Considerato che il dubbio di legittimità costituzionale investe l’art. 2951, primo e terzo comma, cod. civ. nella parte in cui consente che la prescrizione, di durata annuale, del diritto dell’autotrasportatore decorra durante l’esecuzione del rapporto di lavoro parasubordinato;
che il giudice remittente non spiega quale rilevanza abbia il far decorrere il termine di prescrizione, anzichè, secondo la regola generale, dal momento in cui il diritto é sorto, dalla cessazione del rapporto, in una fattispecie nella quale il termine, annuale, di prescrizione, stabilito dalla norma denunciata, anche se computato dalla data di cessazione del rapporto, ossia dal dicembre 1993, era comunque maturato allorchè, nel febbraio 1996, il ricorrente ha azionato in giudizio il credito di natura contrattuale;
che il giudice a quo neppure spiega su quale base potrebbe trovare applicazione nella specie la prescrizione quinquennale, che l'art. 2 del decreto legge 29 marzo 1993, n. 82, prevede bensì in relazione ai diritti derivanti da contratti di autotrasporto per conto terzi soggetti al sistema di tariffe "a forcella", ma solo per i contratti stipulati successivamente alla data di entrata in vigore del decreto legge medesimo, e non per tutti i diritti non ancora prescritti a quella data: mentre il rapporto sub judice, svoltosi dal 1989 al 1993, non può che far capo, almeno in massima parte, a contratti stipulati anteriormente a tale data;
che, d'altra parte, se alla specie fosse applicabile non già l'art. 2951 cod. civ., ma l'art. 2 del decreto legge n. 82 del 1993, trattandosi di rapporti contrattuali sorti dopo l'entrata in vigore di quest'ultima norma, la questione della decorrenza della prescrizione non sarebbe rilevante, non essendo il termine quinquennale di prescrizione, in quella ipotesi, ancora decorso, al momento di instaurazione del giudizio, quale che fosse il dies a quo della decorrenza del termine medesimo;
che, pertanto, stante la motivazione carente e contraddittoria in ordine alla rilevanza, la questione deve essere dichiarata manifestamente inammissibile.

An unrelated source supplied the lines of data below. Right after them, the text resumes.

`config.mk`:
```
export PLATFORM = sky130hd
export DESIGN_NAME = gpio_override_port
export DESIGN_NICKNAME = d
export VERILOG_FILES = /design/src/rtl/gpio_ovr_pkg.sv /design/src/rtl/gpio_ovr_sync.sv /design/src/rtl/gpio_ovr_regs.sv /design/src/rtl/gpio_ovr_pinmux.sv /design/src/rtl/gpio_override_port.sv
export SDC_FILE = /design/constraint.sdc
export NUM_CORES = 1
export LEC_CHECK = 0
export ABC_AREA = 1
export BUFFER_PORTS_ARGS = -buffer_cell sky130_fd_sc_hd__buf_2
export CORE_MARGIN = 10
export CORE_UTILIZATION = 40
export CTS_BUF_LIST = sky130_fd_sc_hd__clkbuf_8 sky130_fd_sc_hd__clkbuf_16
export DETAILED_ROUTE_END_ITERATION = 8
export PLACE_DENSITY = 0.75
export SYNTH_ARGS = -nofsm -noshare
export SYNTH_HDL_FRONTEND = slang
export SYNTH_HIERARCHICAL = 1
export SYNTH_SLANG_ARGS = --single-unit
```
`constraint.sdc`:
```
create_clock -name clk -period 1.9 [get_ports clk]
set_input_delay 0.285 -clock clk [delete_from_list [all_inputs] [get_ports clk]]
set_output_delay 0.285 -clock clk [all_outputs]
set_load 0.1 [all_outputs]
```
$ cat src/rtl/rmv_pkg.sv
package rmv_pkg;
  typedef enum logic [2:0] {
    RSN_OK    = 3'd0,
    RSN_QP    = 3'd1,
    RSN_SEQ   = 3'd2,
    RSN_KEY   = 3'd3,
    RSN_RANGE = 3'd4,
    RSN_PERM  = 3'd5
  } reason_e;

  localparam logic OP_WRITE = 1'b0;
  localparam logic OP_READ  = 1'b1;
endpackage

$ cat src/rtl/rmv_region_table.sv
module rmv_region_table #(
  parameter int NUM_REG = 4,
  parameter int ADDR_W  = 32,
  parameter int LEN_W   = 16,
  parameter int KEY_W   = 16,
  localparam int IDX_W  = (NUM_REG > 1) ? $clog2(NUM_REG) : 1,
  localparam int EXT_W  = ADDR_W + 1
) (
  input  logic              clk,
  input  logic              rst_n,
  input  logic              cfg_we,
  input  logic [IDX_W-1:0]  cfg_idx,
  input  logic [ADDR_W-1:0] cfg_base,
  input  logic [LEN_W-1:0]  cfg_len,
  input  logic [KEY_W-1:0]  cfg_key,
  input  logic              cfg_rd,
  input  logic              cfg_wr,
  input  logic              cfg_valid,
  input  logic [KEY_W-1:0]  look_key,
  input  logic [ADDR_W-1:0] look_vaddr,
  input  logic [LEN_W-1:0]  look_len,
  input  logic              look_op,
  output logic              key_hit,
  output logic              range_ok,
  output logic              perm_ok
);
  import rmv_pkg::*;

  localparam logic [EXT_W-1:0] SPACE_TOP = EXT_W'(1) << ADDR_W;

  logic [NUM_REG-1:0] key_eq;
  logic [NUM_REG-1:0] in_range;
  logic [NUM_REG-1:0] allowed;
  logic [NUM_REG-1:0] sel;
  logic [EXT_W-1:0]   req_end;
  logic               wraps;

  assign req_end = {1'b0, look_vaddr} + EXT_W'(look_len);
  assign wraps   = req_end > SPACE_TOP;

  always_comb begin
    sel = '0;
    for (int i = 0; i < NUM_REG; i++) begin
      if (key_eq[i] && (sel == '0)) sel[i] = 1'b1;
    end
  end

  assign key_hit  = |key_eq;
  assign range_ok = |(sel & in_range);
  assign perm_ok  = |(sel & allowed);

  generate
    for (genvar i = 0; i < NUM_REG; i++) begin : g_mr
      logic              vld_q;
      logic [ADDR_W-1:0] base_q;
      logic [LEN_W-1:0]  len_q;
      logic [KEY_W-1:0]  key_q;
      logic              rd_q;
      logic              wr_q;
      logic [EXT_W-1:0]  reg_end;

      assign reg_end     = {1'b0, base_q} + EXT_W'(len_q);
      assign key_eq[i]   = vld_q && (key_q == look_key);
      assign in_range[i] = !wraps && (look_vaddr >= base_q) && (req_end <= reg_end);
      assign allowed[i]  = (look_op == OP_READ) ? rd_q : wr_q;

      always_ff @(posedge clk or negedge rst_n) begin
        if (!rst_n) begin
          vld_q  <= 1'b0;
          base_q <= '0;
          len_q  <= '0;
          key_q  <= '0;
          rd_q   <= 1'b0;
          wr_q   <= 1'b0;
        end else if (cfg_we && (cfg_idx == IDX_W'(i))) begin
          vld_q  <= cfg_valid;
          base_q <= cfg_base;
          len_q  <= cfg_len;
          key_q  <= cfg_key;
          rd_q   <= cfg_rd;
          wr_q   <= cfg_wr;
        end
      end
    end
  endgenerate
endmodule

$ cat config.mk
export PLATFORM = sky130hd
export DESIGN_NAME = rmv_region_table
export DESIGN_NICKNAME = d
export VERILOG_FILES = /design/src/rtl/rmv_pkg.sv /design/src/rtl/rmv_region_table.sv
export SDC_FILE = /design/constraint.sdc
export NUM_CORES = 1
export LEC_CHECK = 0
export BUFFER_PORTS_ARGS = -buffer_cell sky130_fd_sc_hd__buf_2
export CORE_ASPECT_RATIO = 1.25
export CORE_MARGIN = 4
export CORE_UTILIZATION = 34
export CTS_CLUSTER_SIZE = 30
export DETAILED_ROUTE_END_ITERATION = 10
export PLACE_DENSITY = 0.61
export SKIP_CTS_REPAIR_TIMING = 1
export SYNTH_ARGS = -nofsm -noshare
export SYNTH_HDL_FRONTEND = slang
export SYNTH_SLANG_ARGS = --single-unit
$ cat constraint.sdc
create_clock -name clk -period 10.5 [get_ports clk]
set_input_delay 2.1 -clock clk [delete_from_list [all_inputs] [get_ports clk]]
set_output_delay 2.1 -clock clk [all_outputs]
set_load 0.05 [all_outputs]
; Word level (Yosys, flattened, before mapping)
; Cells that the tools add are included.
[totals]
rom_bits = 0
latch_bits = 0
ramBits = 0
inputBits = 137
output_inout_bits = 3
regBits = 268
memories = 0
[classes]
add_sub_neg = 5
mux = 8
n_bitwise = 3
shift = 0
multipliers = 0
div_mod_pow = 0
n_reduce_logical = 26
eq_ne = 7
n_lt_le_gt_ge = 9
[op_table]
columns = operator, n
row1 = $add 32x16->33, 5
row2 = $le 33x33->1, 4
row3 = $ge 32x32->1, 4
row4 = $eq 16x16->1, 4
row5 = $gt 33x33->1 const B, 1
row6 = $logic_and 1x1->1, 19
row7 = $reduce_or 4->1, 3
row8 = $and 4x4->4, 2
row9 = $mux 1, 8
row10 = $eq 2x2->1 const B, 2
row11 = $logic_not 2->1, 2
row12 = $logic_not 3->1, 1
row13 = $eq 2x1->1 const B, 1
row14 = $logic_not 1->1, 1
row15 = $not 1->1, 1

; Longest topological paths before layout
; Gate-level depths: netlist (run 1).
[depth]
ltp_word = 14
depth_mapped = 24
mapped_depth_nobuf = 24

; Worst setup path after synthesis (run 1)
; OpenSTA, ideal clock, no wires.
[synth_path]
path_kind = input to output
start = input port look_vaddr[0]
end = output port range_ok
arrival_time_ns = 7.093
path_stages = 20
slack_ns = 1.307
path_buffers = 0
cell_sequence = ha_1 -> fa_1 -> a211oi_2 -> o211ai_1 -> a21boi_2 -> nor2_1 -> nor3_1 -> xnor2_1 -> ha_1 -> and3_1 -> nand3_1 -> nor3_1 -> o21ai_0 -> a21oi_1 -> a2111o_1 -> maj3_1 -> a2111oi_0 -> nor4_1 -> or4_1 -> a41oi_1
[synth_between]
elab_chain_cells = 7
[synth_lines]
columns = element, line
row1 = "start, declared", rmv_region_table.sv:20  ; input logic [ADDR_W-1:0] look_vaddr,
row2 = $add 32x16->33, rmv_region_table.sv:38  ; assign req_end = {1'b0, look_vaddr} + EXT_W'(look_len);
row3 = $gt 33x33->1, rmv_region_table.sv:39  ; assign wraps = req_end > SPACE_TOP;
row4 = $logic_not 1->1, rmv_region_table.sv:64  ; assign in_range[i] = !wraps && (look_vaddr >= base_q) && (req_end <= reg_end);
row5 = $logic_and 1x1->1 (2 in a row), rmv_region_table.sv:64
row6 = $and 4x4->4 (*), rmv_region_table.sv:49  ; assign range_ok = |(sel & in_range);
row7 = $reduce_or 4->1 (*), rmv_region_table.sv:49
row8 = "end, declared", rmv_region_table.sv:24  ; output logic range_ok,
; Every way passes the cells marked *; elsewhere a longest branch is shown, timed or not.

; Worst setup path in the final report (run 1)
[layout_path]
start = input port look_vaddr[3]
end = output port range_ok
; The elaborated chain is that of the path after synthesis.

==> results.yml, run 1 <==
routing:
  first_iter_violations: 1125
  first_pass_iters: 5
  via_per_inst: 5.39
  vias: 17400
  route.detailed.drc: 0
  post_drt_wl_per_cell_um: 21.7
  drt_wl_total_um: 69700
  postRouteAntennaNets: 0
cts:
  clock_sink_count: 268
  clk_latency_ns: 0.58
  numCtsBuffers: 30
  clk_path_buf_depth: 3
  cts_tree: "built"
  htreeDepth: 1
  clkTransAtPathRegs_ns: 0.06
  cts_root_buffer: "clkbuf_16"
worst_setup_path:
  worst_setup_path_end_kind: "output pin"
  crit_type: "input pin to output pin"
  cpPeakStageDelay_ns: 0.54
  cpMaxStageDelayCell: "o21ai_0"
  reg2regPathDepth: 2
  cp_common_cell: "o21ai_0"
  arrival_ns: 8.06
  path_max_fanout: 5
  start_kind: "input pin"
  crit_required_ns: 8.40
timing:
  fin_setup_tns_ns: 0
  worstMarginPinSlew_ns: 1.12
  maxSlewViolCount: 0
  post-route-period-util_pct: 96.7
  slew_headroom_pct: 23.1
  setup_violations: 0
  min_period_ns: 10.16
  hold_viol_final: 0
  rsz0062_at_grt: "no"
  setup_ws_ns: 0.342
  skew_ns: 0
  max_freq_mhz: 98.4
cells_and_area:
  stdcell_area_mm2: 0.0245
  fillers: 6342
  drive_gt1_share_pct: 19.8
  seq_area_mm2: 0.00671
  layout_common_cells: "332 x ha_1, 268 x dfrtp_1, 238 x mux2_2, 169 x xnor2_1, 164 x inv_1"
  areaGrowthSynthToFinish_pct: 12.9
  multiInputGateArea_mm2: 0.0142
  final_common_cell: "ha_1"
  fin_nets: 2829
global_routing:
  antenna_found_initial: 11
  grt_max_degree: 81
  grt_pass1_wl_um: 107000
  grt.total_usage_pct: 20.3
  overflow: 0
  grt_pass1_vias: 18000
synth:
  synth_edf_count: 0
  netlist_area_mm2: 0.0217
  postSynthAreaPerCell_um2: 9.83
  synthAdderAreaFrac_pct: 19.7
  syn-instance-count: 2207
  synth-seq-area-share_pct: 30.9
  synthXorXnorAreaFrac_pct: 8.71
  ys.flop_type: "dfrtp_1"
  synth_top_family_by_area: "adder cells"
  ys_warn_count: 0
  async_flop_share_pct: 100
  synth.distinct_cells: 75
  synth_seq_cells: 268
  yosys.area_share.simple_pct: 11.2
  synth_compound_area_share_pct: 13.3
  synth_fp_nets: 2681
  synth.area.mux_share_pct: 12.5
pwr:
  p_int_mw: 2.83
  finalPower_mw: 4.72
  power.switching_mw: 1.89
  p_seq_share_pct: 29.5
  leakagePower_nw: 11.1
  p_clk_share_pct: 23.1
  switching_share_pct: 40.0
  worst_ir_drop_vdd_v: 0.000122
  power_density_mw_per_mm2: 193
  power_frac_comb_pct: 47.4
floorplan:
  row_count: 103
  core_mm2: 0.0631
  io_pins: 140
  die_width_um: 234
  die_h_um: 290
  dieArea_mm2: 0.0680
  initial_utilization_pct: 34.4
min_path:
  whs_path_depth: 1
  hp-class: "flop to flop"
place:
  dp.final_hpwl_um: 56500
  port-buffer-count: 139
  pre_cts_slack_ns: 0.463
  place_congestion: 0.933
  placed_area_mm2: 0.0235
flow_run:
  maxCapViolCount: 0
status:
  status: "finished clean"
==> config.mk <==
export PLATFORM = sky130hd
export DESIGN_NAME = srt_divider
export DESIGN_NICKNAME = d
export VERILOG_FILES = /design/src/rtl/srt_div_pkg.sv /design/src/rtl/srt_lzc.sv /design/src/rtl/srt_div_ctrl.sv /design/src/rtl/srt_div_dp.sv /design/src/rtl/srt_divider.sv
export SDC_FILE = /design/constraint.sdc
export NUM_CORES = 1
export LEC_CHECK = 0
export BUFFER_PORTS_ARGS = -buffer_cell sky130_fd_sc_hd__buf_2
export CAP_MARGIN = 10
export CELL_PAD_IN_SITES_DETAIL_PLACEMENT = 0
export CELL_PAD_IN_SITES_GLOBAL_PLACEMENT = 1
export CORE_MARGIN = 2
export CORE_UTILIZATION = 32
export CTS_BUF_LIST = sky130_fd_sc_hd__clkbuf_16
export CTS_CLUSTER_SIZE = 12
export DETAILED_ROUTE_END_ITERATION = 8
export PLACE_DENSITY = 0.6
export SKIP_CTS_REPAIR_TIMING = 1
export SYNTH_ARGS = -nofsm -noshare
export SYNTH_HDL_FRONTEND = slang
export SYNTH_HIERARCHICAL = 1
export SYNTH_SLANG_ARGS = --single-unit
==> constraint.sdc <==
create_clock -name clk -period 5.3 [get_ports clk]
set_input_delay 0.53 -clock clk [delete_from_list [all_inputs] [get_ports clk]]
set_output_delay 0.53 -clock clk [all_outputs]
set_load 0.02 [all_outputs]
File: src/rtl/ivl_timer_prescale.sv
module ivl_timer_prescale #(
    parameter int PRE_W = 8
) (
    input  logic             clk,
    input  logic             rst_n,
    input  logic             run,
    input  logic             restart,
    input  logic [PRE_W-1:0] pre_val,
    output logic             tick
);
    logic [PRE_W-1:0] phase_q;

    assign tick = run && !restart && (phase_q == '0);

    always_ff @(posedge clk) begin
        if (!rst_n)               phase_q <= '0;
        else if (restart)         phase_q <= pre_val;
        else if (run) begin
            if (phase_q == '0)    phase_q <= pre_val;
            else                  phase_q <= phase_q - 1'b1;
        end
    end
endmodule
==> config.mk <==
export PLATFORM = sky130hd
export DESIGN_NAME = txproc_ctrl
export DESIGN_NICKNAME = d
export VERILOG_FILES = /design/src/rtl/txproc_pkg.sv /design/src/rtl/txproc_fsm.sv /design/src/rtl/txproc_pollgate.sv /design/src/rtl/txproc_ptr.sv /design/src/rtl/txproc_ctrl.sv
export SDC_FILE = /design/constraint.sdc
export NUM_CORES = 1
export LEC_CHECK = 0
export ABC_AREA = 0
export BUFFER_PORTS_ARGS = -buffer_cell sky130_fd_sc_hd__buf_2
export CAP_MARGIN = 15
export CELL_PAD_IN_SITES_DETAIL_PLACEMENT = 2
export CELL_PAD_IN_SITES_GLOBAL_PLACEMENT = 2
export CORE_UTILIZATION = 23
export CTS_BUF_LIST = sky130_fd_sc_hd__clkbuf_4
export DETAILED_ROUTE_END_ITERATION = 7
export HOLD_SLACK_MARGIN = 0.15
export PLACE_DENSITY_LB_ADDON = 0.1
export SYNTH_ARGS = -nofsm -noshare
export SYNTH_HDL_FRONTEND = slang
export SYNTH_HIERARCHICAL = 1
export SYNTH_SLANG_ARGS = --single-unit
export TNS_END_PERCENT = 1
==> constraint.sdc <==
create_clock -name clk -period 2.05 [get_ports clk]
set_input_delay 0 -clock clk [delete_from_list [all_inputs] [get_ports clk]]
set_output_delay 0 -clock clk [all_outputs]
set_load 0.02 [all_outputs]
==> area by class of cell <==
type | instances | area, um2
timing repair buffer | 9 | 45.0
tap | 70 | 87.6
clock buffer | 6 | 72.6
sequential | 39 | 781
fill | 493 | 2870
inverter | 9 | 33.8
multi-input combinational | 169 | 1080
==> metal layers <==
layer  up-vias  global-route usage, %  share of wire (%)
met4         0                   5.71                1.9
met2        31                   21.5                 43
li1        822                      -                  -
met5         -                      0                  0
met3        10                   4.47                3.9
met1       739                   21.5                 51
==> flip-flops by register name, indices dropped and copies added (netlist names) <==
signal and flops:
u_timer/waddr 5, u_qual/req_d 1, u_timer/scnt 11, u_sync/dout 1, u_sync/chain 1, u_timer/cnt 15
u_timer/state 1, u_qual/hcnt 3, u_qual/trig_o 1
File: config.mk
export PLATFORM = sky130hd
export DESIGN_NAME = sync_frame_rx
export DESIGN_NICKNAME = d
export VERILOG_FILES = /design/src/rtl/srx_pkg.sv /design/src/rtl/srx_linesync.sv /design/src/rtl/srx_zerorun.sv /design/src/rtl/srx_deframe.sv /design/src/rtl/sync_frame_rx.sv
export SDC_FILE = /design/constraint.sdc
export NUM_CORES = 1
export LEC_CHECK = 0
export ABC_CLOCK_PERIOD_IN_PS = 3000
export BUFFER_PORTS_ARGS = -buffer_cell sky130_fd_sc_hd__buf_2
export CORE_AREA = 2 2 51 53
export CTS_BUF_LIST = sky130_fd_sc_hd__clkbuf_16
export CTS_CLUSTER_DIAMETER = 150
export DETAILED_ROUTE_END_ITERATION = 16
export DIE_AREA = 0 0 53 55
export PLACE_DENSITY = 0.78
export SLEW_MARGIN = 30
export SYNTH_ARGS = -nofsm -noshare
export SYNTH_HDL_FRONTEND = slang
export SYNTH_HIERARCHICAL = 1
export SYNTH_SLANG_ARGS = --single-unit
export TNS_END_PERCENT = 10
File: constraint.sdc
create_clock -name clk -period 3 [get_ports clk]
set_input_delay 0.3 -clock clk [delete_from_list [all_inputs] [get_ports clk]]
set_output_delay 0.3 -clock clk [all_outputs]
set_load 0.03 [all_outputs]
File: src/rtl/srx_pkg.sv
package srx_pkg;
   typedef enum logic [1:0] {
      ST_SYNC = 2'd0,
      ST_IDLE = 2'd1,
      ST_DATA = 2'd2,
      ST_HOLD = 2'd3
   } srx_state_e;
endpackage

File: src/rtl/srx_linesync.sv
// Counts consecutive high samples while the receiver is unsynchronised.
module srx_linesync #(
   parameter int SYNC_LEN = 10
) (
   input  logic clk,
   input  logic rst,
   input  logic sdi,
   input  logic armed,
   output logic sync_ok
);
   localparam int SCW = $clog2(SYNC_LEN + 1);
   localparam logic [SCW-1:0] LAST = SCW'(SYNC_LEN - 1);

   logic [SCW-1:0] high_cnt;

   always_ff @(posedge clk) begin
      if (rst) begin
         high_cnt <= '0;
      end else if (!armed || !sdi) begin
         high_cnt <= '0;
      end else if (high_cnt != LAST) begin
         high_cnt <= high_cnt + 1'b1;
      end
   end

   assign sync_ok = armed && sdi && (high_cnt == LAST);

   // synchronisation completes only on a high sample that follows another high sample
   p_sync_after_high_r1: assert property (@(posedge clk) disable iff (rst)
      (sync_ok && SYNC_LEN > 1) |-> $past(sdi));
   p_count_bound_r1: assert property (@(posedge clk) disable iff (rst)
      high_cnt <= LAST);
endmodule

File: src/rtl/srx_zerorun.sv
// Counts consecutive zeros on the line and flags a break.
module srx_zerorun #(
   parameter int BREAK_LEN = 10,
   parameter bit BREAK_EN  = 1'b1
) (
   input  logic clk,
   input  logic rst,
   input  logic sdi,
   output logic brk_now,
   output logic brk
);
   localparam int RCW = $clog2(BREAK_LEN + 1);

   generate
      if (BREAK_EN) begin : g_detect
         localparam logic [RCW-1:0] FULL = RCW'(BREAK_LEN);
         localparam logic [RCW-1:0] EDGE = RCW'(BREAK_LEN - 1);
         logic [RCW-1:0] run;

         always_ff @(posedge clk) begin
            if (rst) begin
               run <= '0;
               brk <= 1'b0;
            end else begin
               brk <= brk_now;
               if (sdi) begin
                  run <= '0;
               end else if (run != FULL) begin
                  run <= run + 1'b1;
               end
            end
         end

         assign brk_now = !sdi && (run == EDGE);

         // a break pulse lasts one cycle and follows a zero sample
         p_brk_single_r5: assert property (@(posedge clk) disable iff (rst)
            brk |=> !brk);
         p_brk_on_zero_r5: assert property (@(posedge clk) disable iff (rst)
            brk |-> !$past(sdi));
      end else begin : g_nodetect
         assign brk_now = 1'b0;
         assign brk     = 1'b0;
      end
   endgenerate
endmodule
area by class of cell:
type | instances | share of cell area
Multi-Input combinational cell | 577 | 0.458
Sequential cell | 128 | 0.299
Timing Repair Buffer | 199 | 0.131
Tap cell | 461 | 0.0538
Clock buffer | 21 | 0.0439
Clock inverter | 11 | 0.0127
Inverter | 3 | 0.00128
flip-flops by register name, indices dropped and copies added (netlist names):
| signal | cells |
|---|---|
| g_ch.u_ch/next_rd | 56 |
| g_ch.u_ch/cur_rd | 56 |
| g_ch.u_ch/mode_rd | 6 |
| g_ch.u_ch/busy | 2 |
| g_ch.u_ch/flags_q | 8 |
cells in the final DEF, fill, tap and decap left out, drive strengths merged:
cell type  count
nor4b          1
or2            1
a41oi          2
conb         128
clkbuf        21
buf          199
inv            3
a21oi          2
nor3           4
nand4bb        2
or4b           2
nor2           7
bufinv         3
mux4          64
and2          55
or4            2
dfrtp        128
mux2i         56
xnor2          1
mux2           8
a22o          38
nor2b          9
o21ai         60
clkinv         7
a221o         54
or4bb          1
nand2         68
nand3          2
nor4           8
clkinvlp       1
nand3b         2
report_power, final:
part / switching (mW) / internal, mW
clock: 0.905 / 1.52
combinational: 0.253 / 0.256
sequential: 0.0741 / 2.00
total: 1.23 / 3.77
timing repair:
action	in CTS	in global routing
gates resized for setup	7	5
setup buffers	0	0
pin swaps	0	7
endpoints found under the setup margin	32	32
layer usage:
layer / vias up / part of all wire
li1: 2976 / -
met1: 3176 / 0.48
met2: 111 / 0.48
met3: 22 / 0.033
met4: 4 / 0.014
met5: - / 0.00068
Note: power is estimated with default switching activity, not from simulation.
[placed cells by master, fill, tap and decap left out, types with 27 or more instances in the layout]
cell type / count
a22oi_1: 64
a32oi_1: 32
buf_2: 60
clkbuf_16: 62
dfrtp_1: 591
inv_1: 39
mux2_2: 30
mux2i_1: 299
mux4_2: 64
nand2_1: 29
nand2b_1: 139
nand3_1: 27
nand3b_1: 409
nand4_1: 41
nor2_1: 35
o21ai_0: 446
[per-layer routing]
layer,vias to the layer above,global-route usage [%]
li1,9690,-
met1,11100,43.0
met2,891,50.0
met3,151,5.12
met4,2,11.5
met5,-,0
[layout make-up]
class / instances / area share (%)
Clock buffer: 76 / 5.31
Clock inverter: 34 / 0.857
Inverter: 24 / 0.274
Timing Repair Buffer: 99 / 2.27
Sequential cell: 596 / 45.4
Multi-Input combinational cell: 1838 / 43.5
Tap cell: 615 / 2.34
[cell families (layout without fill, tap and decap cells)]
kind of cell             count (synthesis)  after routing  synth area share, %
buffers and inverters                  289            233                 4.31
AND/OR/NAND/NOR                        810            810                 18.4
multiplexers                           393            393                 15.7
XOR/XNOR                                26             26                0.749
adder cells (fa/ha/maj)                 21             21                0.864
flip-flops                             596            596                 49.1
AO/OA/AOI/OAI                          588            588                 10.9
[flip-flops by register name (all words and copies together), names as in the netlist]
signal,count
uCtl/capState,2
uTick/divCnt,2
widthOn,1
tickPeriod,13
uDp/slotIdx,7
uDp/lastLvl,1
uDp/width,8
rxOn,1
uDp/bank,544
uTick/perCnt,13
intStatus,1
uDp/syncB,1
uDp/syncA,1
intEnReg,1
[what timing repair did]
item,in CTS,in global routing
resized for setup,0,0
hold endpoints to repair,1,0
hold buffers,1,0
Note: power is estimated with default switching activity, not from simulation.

Visti gli artt. 26, secondo comma, della legge 11 marzo 1953, n. 87, e 9, secondo comma, delle norme integrative per i giudizi davanti alla Corte costituzionale.
per questi motivi
LA CORTE COSTITUZIONALE
dichiara la manifesta inammissibilità della questione di legittimità costituzionale dell’art. 2951, primo e terzo comma, del codice civile, sollevata, in riferimento all’art. 3 della Costituzione, dal Tribunale di Genova con l’ordinanza indicata in epigrafe.
Così deciso in Roma, nella sede della Corte costituzionale, Palazzo della Consulta, il 6 novembre 2001.
Cesare RUPERTO, Presidente
Valerio ONIDA, Redattore
Depositata in Cancelleria il 16 novembre 2001.